本橫斷面相關性研究旨在觀察護理人員氣虛症狀的發生情形,進一步探討氣虛症狀與自律神經及基礎代謝率的關係。我們以中部某區域教學醫院之護理人員爲研究對象,總共收案八十位。每位受試者於簽署受試同意書後,接受結構式氣虛症狀問卷調查,並同時接受血壓及自律神經功能量檢測。我們以SPSS12.0套裝軟體對各種指標數據進行統治分析。結果顯示,護理人員氣虛症狀總分最高爲33分,最低爲10分,其中以疲倦乏力(46.3%)、沒有精神(33.8%)、身體沒有力氣(31.3%)爲出現頻率最高且最嚴重的前三項症狀。氣虛症狀總分與基礎代謝率及心率變異數無統計學上的相關,但是工作年資會負向影響心率變異數(HRV),包括:SDANN及總能量(TP)。隨著工作年資增加,SDANN及TP反而降低。另一方面,工作年資對HRV中的低頻(LF)及高頻(HF)則無一致的影響。HF以工作年資少淤1年的護理人員爲最高,但LF在7組不同工作年資的護理人員並沒有顯著差異。輪班者之基礎代謝率及HRV(包括:TP、LF及HF)都顯著高於非輪班者。本研究結果顯示,超過三分之一的護理人員有氣虛的相關症狀,但其嚴重度與HRV沒有統計學上相關。工作年資及是否輪班可能影響HRV,但其機轉仍須進一步探討。

英文摘要

The aims of this study were to evaluate the distribution of Qi-deficiency (QD) related symptoms in nurse staffs, and to analyze the relationships of total Qi-deficiency score (TQDS) with autonomic nervous systems (ANS) and basal metabolic rate (BMR). Eighty nurses in a teaching hospital in middle Taiwan were involved in this study. After signature of informed consent, each subject performed a structure questionnaire related to the symptoms of QD, and was measured blood pressure and ANS function simultaneously. We used SPSS12.0 coverall software to perform Statistics. The results revealed that, the highest TQDS in nurses was 33 points and the lowest was 10 points.
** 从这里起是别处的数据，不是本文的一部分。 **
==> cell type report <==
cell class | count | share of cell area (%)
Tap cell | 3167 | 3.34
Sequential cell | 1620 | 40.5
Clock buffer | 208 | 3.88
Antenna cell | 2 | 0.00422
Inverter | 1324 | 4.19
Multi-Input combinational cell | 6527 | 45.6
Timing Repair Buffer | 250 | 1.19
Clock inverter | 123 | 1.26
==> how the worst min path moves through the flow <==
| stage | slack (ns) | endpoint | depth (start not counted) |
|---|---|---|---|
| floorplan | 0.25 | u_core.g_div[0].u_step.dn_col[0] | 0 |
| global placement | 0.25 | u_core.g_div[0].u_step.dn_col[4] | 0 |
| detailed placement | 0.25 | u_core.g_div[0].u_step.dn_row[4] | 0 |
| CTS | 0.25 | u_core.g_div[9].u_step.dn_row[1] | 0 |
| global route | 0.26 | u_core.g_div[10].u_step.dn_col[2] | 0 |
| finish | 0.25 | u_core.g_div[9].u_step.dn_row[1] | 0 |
### src/sic_pkg.sv
`timescale 1ns / 1ps
// shared types and constants for the segment intersection classifier
// no dependencies; used by every module of the block

package sic_pkg;

    // coordinate width default and fixed field widths
    localparam int COORD_WIDTH_DEF = 16;
    localparam int FIELD_W         = 16;
    localparam int CLASS_W         = 3;

    // point slots
    localparam int PT_A0 = 0;
    localparam int PT_A1 = 1;
    localparam int PT_B0 = 2;
    localparam int PT_B1 = 3;
    localparam int NUM_PTS = 4;

    // difference vectors needed by the four orientation tests
    localparam int D_A    = 0;  // a0 - a1
    localparam int D_B    = 1;  // b0 - b1
    localparam int D_A0B0 = 2;  // a0 - b0
    localparam int D_A0B1 = 3;  // a0 - b1
    localparam int D_B0A0 = 4;  // b0 - a0
    localparam int D_B0A1 = 5;  // b0 - a1
    localparam int NUM_DIFFS = 6;

    typedef enum logic [CLASS_W-1:0] {
        CLS_NONE         = 3'd0,
        CLS_CROSS        = 3'd1,
        CLS_TOUCH        = 3'd2,
        CLS_SHARED_END   = 3'd3,
        CLS_FULL_OVERLAP = 3'd4,
        CLS_COL_SHARED   = 3'd5,
        CLS_OVERLAP      = 3'd6,
        CLS_COL_DISJOINT = 3'd7
    } t_class;

    // sign of one orientation test; both low means collinear
    typedef struct packed {
        logic pos;
        logic neg;
    } t_orient;

    // endpoint equality and bounding box results
    typedef struct packed {
        logic eq_a0b0;
        logic eq_a0b1;
        logic eq_a1b0;
        logic eq_a1b1;
        logic box_a_b0;  // b0 inside box of a
        logic box_a_b1;
        logic box_b_a0;  // a0 inside box of b
        logic box_b_a1;
    } t_pair_flags;

endpackage

### src/sic_orient.sv
`timescale 1ns / 1ps
// one orientation test: two products in one stage, their compare in the next
// depends on sic_pkg

module sic_orient #(
    parameter int COORD_WIDTH = sic_pkg::COORD_WIDTH_DEF
) (
    input  logic                        i_clk,
    input  logic                        i_en_mul,
    input  logic                        i_en_cmp,
    input  logic signed [COORD_WIDTH:0] i_ux,
    input  logic signed [COORD_WIDTH:0] i_uy,
    input  logic signed [COORD_WIDTH:0] i_vx,
    input  logic signed [COORD_WIDTH:0] i_vy,
    output sic_pkg::t_orient            o_orient
);

    localparam int PW = 2*COORD_WIDTH + 2;

    logic signed [PW-1:0] r_left;
    logic signed [PW-1:0] r_right;
    sic_pkg::t_orient     n_orient;

    // cross product halves; the compare replaces the subtraction
    always_ff @(posedge i_clk) begin
        if (i_en_mul) begin
            r_left  <= i_ux * i_vy;
            r_right <= i_vx * i_uy;
        end
    end

    always_comb begin
        n_orient.pos = r_left > r_right;
        n_orient.neg = r_left < r_right;
    end

    always_ff @(posedge i_clk) begin
        if (i_en_cmp) begin
            o_orient <= n_orient;
        end
    end

endmodule

### config.mk
export PLATFORM = sky130hd
export DESIGN_NAME = sic_orient
export DESIGN_NICKNAME = d
export VERILOG_FILES = /design/src/sic_pkg.sv /design/src/sic_orient.sv
export SDC_FILE = /design/constraint.sdc
export NUM_CORES = 2
export LEC_CHECK = 0
export BUFFER_PORTS_ARGS = -buffer_cell sky130_fd_sc_hd__buf_2
export CAP_MARGIN = 20
export CORE_MARGIN = 2
export CORE_UTILIZATION = 60
export DETAILED_ROUTE_END_ITERATION = 12
export PLACE_DENSITY = 0.83
export SYNTH_ARGS = -nofsm -noshare
export SYNTH_HDL_FRONTEND = slang
export SYNTH_SLANG_ARGS = --single-unit
export TNS_END_PERCENT = 50
### constraint.sdc
create_clock -name i_clk -period 12.2 [get_ports i_clk]
set_input_delay 1.83 -clock i_clk [delete_from_list [all_inputs] [get_ports i_clk]]
set_output_delay 1.83 -clock i_clk [all_outputs]
set_load 0.02 [all_outputs]
# After elaboration in Yosys (flattened, before gate mapping)
# Index checks and enable logic that the tools add are counted.
op_classes:
  multipliers: 2
  order_cmp: 2
op_table:
  columns: ["operator", "count"]
  rows:
  - ["$mul A17 B17 Y34", 2]
  - ["$gt A34 B34 Y1", 1]
  - ["$lt A34 B34 Y1", 1]
word_totals:
  regBits: 70

# Longest topological paths before layout
depth:
  ltp_word: 1
  mapped_depth: 24
  depth_no_buf: 23

# Worst setup path before layout
# OpenSTA, ideal clock, no wires.
synth_timing:
  kind: "input port to flip-flop"
  startpoint: "input i_vx[10]"
  endpoint: "register r_right[31], data pin"
  setup_ns: 0.266
  arrival_ns: 7.326
  required_ns: 11.934
  slack_ns: 4.608
  cell_stages: 23
  path_buffers: 1
  path_cell_list: "clkbuf_1 -> nand2_1 -> fa_1 -> fa_1 -> inv_1 -> fa_1 -> inv_1 -> fa_1 -> inv_1 -> fa_1 -> inv_1 -> fa_1 -> inv_1 -> ha_1 -> nand2_1 -> o31ai_1 -> a31oi_1 -> a221o_1 -> a31oi_4 -> a41o_2 -> o21ai_2 -> o31ai_2 -> xor2_1"
synth_via:
  elab_chain_cells: 1
synth_lines:
  columns: ["item", "line", "rtl"]
  rows:
  - ["from (decl)", "sic_orient.sv:13", "input logic signed [COORD_WIDTH:0] i_vx,"]
  - ["$mul A17 B17 Y34", "sic_orient.sv:28", "r_right <= i_vx * i_uy;"]
  - ["to (signal assigned)", "sic_orient.sv:28", null]
  - ["to (decl)", "sic_orient.sv:21", "logic signed [PW-1:0] r_right;"]
# Every way passes these cells.
# A chain may end at the register's enable or synchronous reset.

# Final worst setup path
layout_timing:
  startpoint: "input i_vx[11]"
  endpoint: "register r_right[30], data pin"
# The elaborated chain is that of the path after synthesis.

==> reports/qor.csv <==
metric,value,unit
CTS buffer count,9,
post-cts repair resize count,0,
critical path class,input port to flip-flop,
critical path peak fanout,17,
full die area,42500,um^2
CTS tree,yes,
vias in the first global route,19517,
via count,17013,
fmax,128,MHz
register area share after synthesis,0.0857,
clk sinks,70,
setup TNS,0,ns
die span in y,206,um
GRT Util Overall,0.263,
io pins,73,
worst-case clock buffer depth,2,
htree depth,3,
unrepaired setup endpoints after global routing,false,
fin util,0.631,
Fillers,3174,
GP Congestion,0.895,
first-pass GRT wire length,89200,um
r2r worst-path depth,9,
Pins Over Slew Limit,0,
Worst setup EP type,flip-flop,
synth unique cells,53,
"Arr. time, crit path",7.90,ns
area added between synthesis and finish,4.36,%
Pre-antenna DRT Iters,5,
mapped cell area,24500,um^2
Crit path required time,12.28,ns
clock skew,0.00407,ns
final worst path period share,0.641,
DRT iter0 DRCs,1112,
HPWL reported at the end of detailed placement,43100,um
Final Hold Viols,0,
startpoint types,input port,
pin count of the biggest net entering global routing,69,
"FFs w/ async S/R, synth",0,
PortBufs,72,
"most common cell after layout, fill and taps aside",inv_1,
actual slew at the worst max-slew pin,0.884,ns
status,"complete, no violations",
cell count after synthesis,2543,
most frequent cells in the layout,"inv_1, fa_1, nand2_1",
share of post-route cells with drive strength above 1,0.0379,
Worst-Skew Late Latency,0.33,ns
Total Wirelength,51600,um
Setup Buffers After CTS,0,
initial antenna violation count,0,
Main synth FF type,edfxtp_1,
vias per inst,5.51,
DRC,0,
CTS Hold Bufs,0,
crit path time final,7.82,ns
ANT nets after route,0,
Max-Cap Viols,0,
Clk Tree Root Cell,clkbuf_16,
Synth Register Bits,70,
"EDFF count, synth",70,
worst min-delay path category,flip-flop to flip-flop,
Rel. slew slack,0.411,
remaining global-route overflow,0,
synthesized net count,3410,
CORE AREA,40600,um^2
Inserted Diodes,0,
Hold Path Stages,4,
WL/cell,16.7,um
CTS clock-pin slew for the worst setup and hold paths,0.05,ns
Starting Density,0.605,
row count,74,
Post-Syn Area per Cell,9.65,um^2
yosys warns,0,
Die X,206,um
final setup fails,0,
nets,3420,
==> routing by layer <==
metal  global-route usage  up-vias  share of wire  routed length (um)
li1                     -     7510              -                   -
met1                0.310     8809           0.37               18900
met2                0.490      532           0.54               28100
met3               0.0279      162          0.048                2490
met4                0.105        0          0.041                2120
met5                    0        -              0                   0
==> cells by family (layout without fill, tap and decap cells) <==
kind of cell	count (synthesis)	count (layout)	synth area share
adders and majority gates	796	796	0.587
buffers and inverters	734	749	0.112
and+or+nand+nor	686	686	0.139
AOI/OAI and AO/OA	185	185	0.0505
xor gates and xnor gates	71	71	0.0253
DFF	70	70	0.0857
muxes	1	1	0.000408
==> critical path, stage by stage <==
cell	delay, ns
buf_2	0.32
nand2_1	0.14
fa_1	0.53
fa_1	0.55
inv_1	0.05
fa_1	0.53
inv_1	0.06
fa_1	0.55
fa_1	0.43
fa_1	0.49
inv_1	0.05
ha_1	0.35
a21o_1	0.20
a21o_1	0.17
a21oi_1	0.20
o21ai_0	0.11
o21bai_2	0.24
a31oi_1	0.47
o311ai_1	0.26
a31oi_1	0.25
xnor2_1	0.08
==> layout make-up <==
class | count | area [um^2] | area share
Sequential cell | 70 | 2100 | 0.0821
Inverter | 660 | 2480 | 0.0967
Multi-Input combinational cell | 1739 | 19700 | 0.769
Tap cell | 532 | 666 | 0.0260
Clock buffer | 9 | 225 | 0.00879
Timing Repair Buffer | 73 | 368 | 0.0144
Clock inverter | 7 | 88.8 | 0.00347
==> through the flow <==
step	cell area (um^2)	cells	worst slack, ns	hold WS, ns
2_1_floorplan	24500	2543	4.61	0.716
3_3_place_gp	25300	3074	4.26	0.949
3_5_place_dp	25300	3074	4.12	0.960
4_1_cts	25600	3090	4.45	0.969
5_1_grt	25600	3090	4.01	1.01
6_report	25600	3090	4.38	0.978
==> cells in the mapped netlist, types with 5 or more instances <==
master / number / area share
nand4_1: 10 / 0.0025
inv_1: 660 / 0.10
a31oi_1: 5 / 0.0013
ha_1: 204 / 0.10
edfxtp_1: 70 / 0.086
xor2_1: 15 / 0.0054
o21a_1: 10 / 0.0031
and2_1: 282 / 0.072
nand2b_1: 12 / 0.0031
o21ai_0: 24 / 0.0049
nor3_1: 6 / 0.0012
nor2_1: 64 / 0.0098
a211oi_1: 7 / 0.0021
clkbuf_1: 74 / 0.011
a21o_1: 39 / 0.012
o21bai_1: 11 / 0.0034
nand2_1: 289 / 0.044
nor2b_1: 7 / 0.0018
a21oi_1: 55 / 0.011
xnor2_1: 56 / 0.020
fa_1: 592 / 0.48
==> worst paths after layout <==
| kind | startpoint | end | slack [ns] |
|---|---|---|---|
| setup / recovery | i_vx[11] | r_right[30] | 4.38 |
| hold / removal | r_right[0] | o_orient[1] | 0.98 |
| setup reg to reg | r_left[23] | o_orient[1] | 9.37 |
| hold reg to reg | r_right[0] | o_orient[1] | 0.98 |
==> state kept, by name, summed over array words and instances (netlist names) <==
register and cells:
r_left 34, r_right 34, o_orient 2
Power is left out: the tool's default activity adds up to more than one toggle a clock period on the data nets, which glitch-free logic cannot reach.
The most 3 frequent and severe QD-related symptoms/signs in nurses were fatigue with lower energy (46.3%), less active (33.8%), and down-and-out of body (31.3%). TQDS had no significant correlation with HRV or BMR. However, job year had a significantly negative effects on HRV, including SDANN and total power (TP). The longer job year, the nurses had lower SDANN and TP. There was no identical influence of job year on low frequency power (LF) and high frequency power (HF) in HRV. The highest HF was found in the nurses with job year less than one year, but no evident difference was found in LF among 7 groups with different job years. The nurses on shift duty had higher BMR and HRV including TP, LF and HF than those without shift duty. The above results suggest that, more than one third of nurses had QD-related symptoms, which were not correlated with HRV. Job year and shift duty may influence the HRV of nurses, but the mechanism is necessary to be further studied.